[Stored data entries]
[src/rtl/calc_seq_pkg.sv]
`default_nettype none
// ----------------------------------------------------------------------------
// calc_seq_pkg - op encodings and sequencer state type
// Rev 1.0
// ----------------------------------------------------------------------------
package calc_seq_pkg;

  localparam logic [1:0] OP_ADD  = 2'b00;
  localparam logic [1:0] OP_SUB  = 2'b01;
  localparam logic [1:0] OP_MUL2 = 2'b10;
  localparam logic [1:0] OP_DIV2 = 2'b11;

  typedef enum logic [2:0] {
    ST_IDLE   = 3'd0,
    ST_SETUP  = 3'd1,
    ST_FIRE   = 3'd2,
    ST_SETTLE = 3'd3,
    ST_CHECK  = 3'd4,
    ST_HALT   = 3'd5
  } state_e;

endpackage
`default_nettype wire

[src/rtl/calc_op_sequencer_if.sv]
`default_nettype none
// ----------------------------------------------------------------------------
// calc_op_sequencer_if - command, control and datapath-side signals
// Rev 1.0
// ----------------------------------------------------------------------------
interface calc_op_sequencer_if #(
  parameter int DEPTH = 8
);
  localparam int FW = $clog2(DEPTH) + 1;

  logic          cmd_valid;
  logic          cmd_ready;
  logic [1:0]    cmd_op;
  logic [7:0]    cmd_data;
  logic          run;
  logic          abort;
  logic          dp_err;
  logic [1:0]    dp_op_sel;
  logic [7:0]    dp_data;
  logic          dp_calc;
  logic          busy;
  logic          halted;
  logic          done;
  logic [FW-1:0] fill;
  logic [7:0]    exec_count;

  modport master (
    output cmd_valid, cmd_op, cmd_data, run, abort, dp_err,
    input  cmd_ready, dp_op_sel, dp_data, dp_calc, busy, halted, done, fill, exec_count
  );

  modport slave (
    input  cmd_valid, cmd_op, cmd_data, run, abort, dp_err,
    output cmd_ready, dp_op_sel, dp_data, dp_calc, busy, halted, done, fill, exec_count
  );

endinterface
`default_nettype wire

[src/rtl/calc_cmd_fifo.sv]
`default_nettype none
// ----------------------------------------------------------------------------
// calc_cmd_fifo - command FIFO with flush and a peek at the entry after head
// Rev 1.0
// ----------------------------------------------------------------------------
module calc_cmd_fifo #(
  parameter int DEPTH = 8,
  parameter int WIDTH = 10
) (
  input  logic                       clk_i,
  input  logic                       reset_i,
  input  logic                       push_i,
  input  logic                       pop_i,
  input  logic                       flush_i,
  input  logic [WIDTH-1:0]           data_i,
  output logic [WIDTH-1:0]           head_o,
  output logic [WIDTH-1:0]           next_o,
  output logic                       full_o,
  output logic                       empty_o,
  output logic [$clog2(DEPTH):0]     fill_o
);
  localparam int AW = $clog2(DEPTH);
  localparam int FW = AW + 1;

  logic [WIDTH-1:0] mem_q [DEPTH];
  logic [AW-1:0]    wr_q;
  logic [AW-1:0]    rd_q;
  logic [FW-1:0]    fill_q;
  logic             push_d;
  logic             pop_d;

  // Flush wins over a same-cycle push or pop.
  assign push_d = push_i && !full_o && !flush_i;
  assign pop_d  = pop_i && !empty_o && !flush_i;

  always_ff @(posedge clk_i or posedge reset_i) begin
    if (reset_i) begin
      wr_q   <= '0;
      rd_q   <= '0;
      fill_q <= '0;
    end else if (flush_i) begin
      wr_q   <= '0;
      rd_q   <= '0;
      fill_q <= '0;
    end else begin
      if (push_d) wr_q <= wr_q + AW'(1);
      if (pop_d)  rd_q <= rd_q + AW'(1);
      fill_q <= fill_q + FW'(push_d) - FW'(pop_d);
    end
  end

  always_ff @(posedge clk_i) begin
    if (push_d) mem_q[wr_q] <= data_i;
  end

  assign head_o  = mem_q[rd_q];
  assign next_o  = mem_q[rd_q + AW'(1)];
  assign full_o  = (fill_q == FW'(DEPTH));
  assign empty_o = (fill_q == '0);
  assign fill_o  = fill_q;

endmodule
`default_nettype wire

[src/rtl/calc_op_sequencer.sv]
`default_nettype none
// ----------------------------------------------------------------------------
// calc_op_sequencer - replays queued (op, operand) commands onto the
// accumulator datapath with setup/settle spacing; halts on first error.
// Rev 1.0
// ----------------------------------------------------------------------------
module calc_op_sequencer
  import calc_seq_pkg::*;
#(
  parameter int DEPTH  = 8,
  parameter int SETUP  = 3,
  parameter int SETTLE = 2
) (
  input  logic               clk_i,
  input  logic               reset_i,
  calc_op_sequencer_if.slave bus
);
  localparam int FW      = $clog2(DEPTH) + 1;
  localparam int CNT_MAX = (SETUP > SETTLE) ? SETUP : SETTLE;
  localparam int CW      = (CNT_MAX > 1) ? $clog2(CNT_MAX) : 1;
  localparam logic [CW-1:0] SETUP_LAST  = CW'(SETUP - 1);
  localparam logic [CW-1:0] SETTLE_LAST = CW'(SETTLE - 1);

  state_e        state_q;
  logic [CW-1:0] cnt_q;
  logic [1:0]    op_q;
  logic [7:0]    data_q;
  logic          calc_q;
  logic          done_q;
  logic [7:0]    exec_q;

  logic          push_d;
  logic          pop_d;
  logic          flush_d;
  logic [9:0]    head_w;
  logic [9:0]    next_w;
  logic          full_w;
  logic          empty_w;
  logic [FW-1:0] fill_w;

  assign bus.cmd_ready = !full_w && (state_q != ST_HALT);
  assign push_d  = bus.cmd_valid && bus.cmd_ready;
  assign flush_d = bus.abort || ((state_q == ST_CHECK) && bus.dp_err);
  assign pop_d   = (state_q == ST_CHECK) && !bus.dp_err && !bus.abort;

  calc_cmd_fifo #(
    .DEPTH (DEPTH),
    .WIDTH (10)
  ) u_fifo (
    .clk_i   (clk_i),
    .reset_i (reset_i),
    .push_i  (push_d),
    .pop_i   (pop_d),
    .flush_i (flush_d),
    .data_i  ({bus.cmd_op, bus.cmd_data}),
    .head_o  (head_w),
    .next_o  (next_w),
    .full_o  (full_w),
    .empty_o (empty_w),
    .fill_o  (fill_w)
  );

  always_ff @(posedge clk_i or posedge reset_i) begin
    if (reset_i) begin
      state_q <= ST_IDLE;
      cnt_q   <= '0;
      op_q    <= '0;
      data_q  <= '0;
      calc_q  <= 1'b0;
      done_q  <= 1'b0;
      exec_q  <= '0;
    end else begin
      calc_q <= 1'b0;
      done_q <= 1'b0;
      if (bus.abort) begin
        state_q <= ST_IDLE;
        exec_q  <= '0;
      end else begin
        case (state_q)
          ST_IDLE: begin
            // A stale datapath error blocks launching anything.
            if (!empty_w && bus.run) begin
              if (bus.dp_err) begin
                state_q <= ST_HALT;
              end else begin
                state_q <= ST_SETUP;
                cnt_q   <= SETUP_LAST;
                op_q    <= head_w[9:8];
                data_q  <= head_w[7:0];
              end
            end
          end
          ST_SETUP: begin
            if (cnt_q == '0) begin
              state_q <= ST_FIRE;
              calc_q  <= 1'b1;
            end else begin
              cnt_q <= cnt_q - CW'(1);
            end
          end
          ST_FIRE: begin
            state_q <= ST_SETTLE;
            cnt_q   <= SETTLE_LAST;
          end
          ST_SETTLE: begin
            if (cnt_q == '0) state_q <= ST_CHECK;
            else             cnt_q   <= cnt_q - CW'(1);
          end
          ST_CHECK: begin
            if (bus.dp_err) begin
              state_q <= ST_HALT;
            end else begin
              if (exec_q != 8'hFF) exec_q <= exec_q + 8'd1;
              // The head is popped this edge, so the next command is one behind it.
              if ((fill_w > FW'(1)) && bus.run) begin
                state_q <= ST_SETUP;
                cnt_q   <= SETUP_LAST;
                op_q    <= next_w[9:8];
                data_q  <= next_w[7:0];
              end else begin
                state_q <= ST_IDLE;
                done_q  <= (fill_w == FW'(1)) && !push_d;
              end
            end
          end
          ST_HALT: state_q <= ST_HALT;
          default: state_q <= ST_IDLE;
        endcase
      end
    end
  end

  assign bus.dp_op_sel  = op_q;
  assign bus.dp_data    = data_q;
  assign bus.dp_calc    = calc_q && !bus.abort;
  assign bus.busy       = (state_q != ST_IDLE) && (state_q != ST_HALT);
  assign bus.halted     = (state_q == ST_HALT);
  assign bus.done       = done_q;
  assign bus.fill       = fill_w;
  assign bus.exec_count = exec_q;

endmodule
`default_nettype wire

[src/flat_wrapper.sv]
// flat-port wrapper written by rule: the top's interface ports become plain ports
module calc_op_sequencer_flat import calc_seq_pkg::*;
#(
  parameter int DEPTH  = 8,
  parameter int SETUP  = 3,
  parameter int SETTLE = 2
)
  (clk_i, reset_i, bus_cmd_valid, bus_cmd_op, bus_cmd_data, bus_run, bus_abort, bus_dp_err, bus_cmd_ready, bus_dp_op_sel, bus_dp_data, bus_dp_calc, bus_busy, bus_halted, bus_done, bus_fill, bus_exec_count);
  calc_op_sequencer_if #(.DEPTH(DEPTH)) bus_i ();
  input  logic clk_i;
  input  logic reset_i;
  input wire logic [$bits(bus_i.cmd_valid)-1:0] bus_cmd_valid;
  input wire logic [$bits(bus_i.cmd_op)-1:0] bus_cmd_op;
  input wire logic [$bits(bus_i.cmd_data)-1:0] bus_cmd_data;
  input wire logic [$bits(bus_i.run)-1:0] bus_run;
  input wire logic [$bits(bus_i.abort)-1:0] bus_abort;
  input wire logic [$bits(bus_i.dp_err)-1:0] bus_dp_err;
  output wire logic [$bits(bus_i.cmd_ready)-1:0] bus_cmd_ready;
  output wire logic [$bits(bus_i.dp_op_sel)-1:0] bus_dp_op_sel;
  output wire logic [$bits(bus_i.dp_data)-1:0] bus_dp_data;
  output wire logic [$bits(bus_i.dp_calc)-1:0] bus_dp_calc;
  output wire logic [$bits(bus_i.busy)-1:0] bus_busy;
  output wire logic [$bits(bus_i.halted)-1:0] bus_halted;
  output wire logic [$bits(bus_i.done)-1:0] bus_done;
  output wire logic [$bits(bus_i.fill)-1:0] bus_fill;
  output wire logic [$bits(bus_i.exec_count)-1:0] bus_exec_count;
  assign bus_i.cmd_valid = bus_cmd_valid;
  assign bus_i.cmd_op = bus_cmd_op;
  assign bus_i.cmd_data = bus_cmd_data;
  assign bus_i.run = bus_run;
  assign bus_i.abort = bus_abort;
  assign bus_i.dp_err = bus_dp_err;
  assign bus_cmd_ready = bus_i.cmd_ready;
  assign bus_dp_op_sel = bus_i.dp_op_sel;
  assign bus_dp_data = bus_i.dp_data;
  assign bus_dp_calc = bus_i.dp_calc;
  assign bus_busy = bus_i.busy;
  assign bus_halted = bus_i.halted;
  assign bus_done = bus_i.done;
  assign bus_fill = bus_i.fill;
  assign bus_exec_count = bus_i.exec_count;
  calc_op_sequencer #(.DEPTH(DEPTH), .SETUP(SETUP), .SETTLE(SETTLE)) u_core (.clk_i(clk_i), .reset_i(reset_i), .bus(bus_i));
endmodule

> [EXERCISE DESCRIPTION]
Taking the entries above, restate exactly those lines that fall between the line with "state_q <= ST_SETTLE;" and the line with "become plain ports", keeping both of those lines too.

> [YOUR RESPONSE]
            state_q <= ST_SETTLE;
            cnt_q   <= SETTLE_LAST;
          end
          ST_SETTLE: begin
            if (cnt_q == '0) state_q <= ST_CHECK;
            else             cnt_q   <= cnt_q - CW'(1);
          end
          ST_CHECK: begin
            if (bus.dp_err) begin
              state_q <= ST_HALT;
            end else begin
              if (exec_q != 8'hFF) exec_q <= exec_q + 8'd1;
              // The head is popped this edge, so the next command is one behind it.
              if ((fill_w > FW'(1)) && bus.run) begin
                state_q <= ST_SETUP;
                cnt_q   <= SETUP_LAST;
                op_q    <= next_w[9:8];
                data_q  <= next_w[7:0];
              end else begin
                state_q <= ST_IDLE;
                done_q  <= (fill_w == FW'(1)) && !push_d;
              end
            end
          end
          ST_HALT: state_q <= ST_HALT;
          default: state_q <= ST_IDLE;
        endcase
      end
    end
  end

  assign bus.dp_op_sel  = op_q;
  assign bus.dp_data    = data_q;
  assign bus.dp_calc    = calc_q && !bus.abort;
  assign bus.busy       = (state_q != ST_IDLE) && (state_q != ST_HALT);
  assign bus.halted     = (state_q == ST_HALT);
  assign bus.done       = done_q;
  assign bus.fill       = fill_w;
  assign bus.exec_count = exec_q;

endmodule
`default_nettype wire

[src/flat_wrapper.sv]
// flat-port wrapper written by rule: the top's interface ports become plain ports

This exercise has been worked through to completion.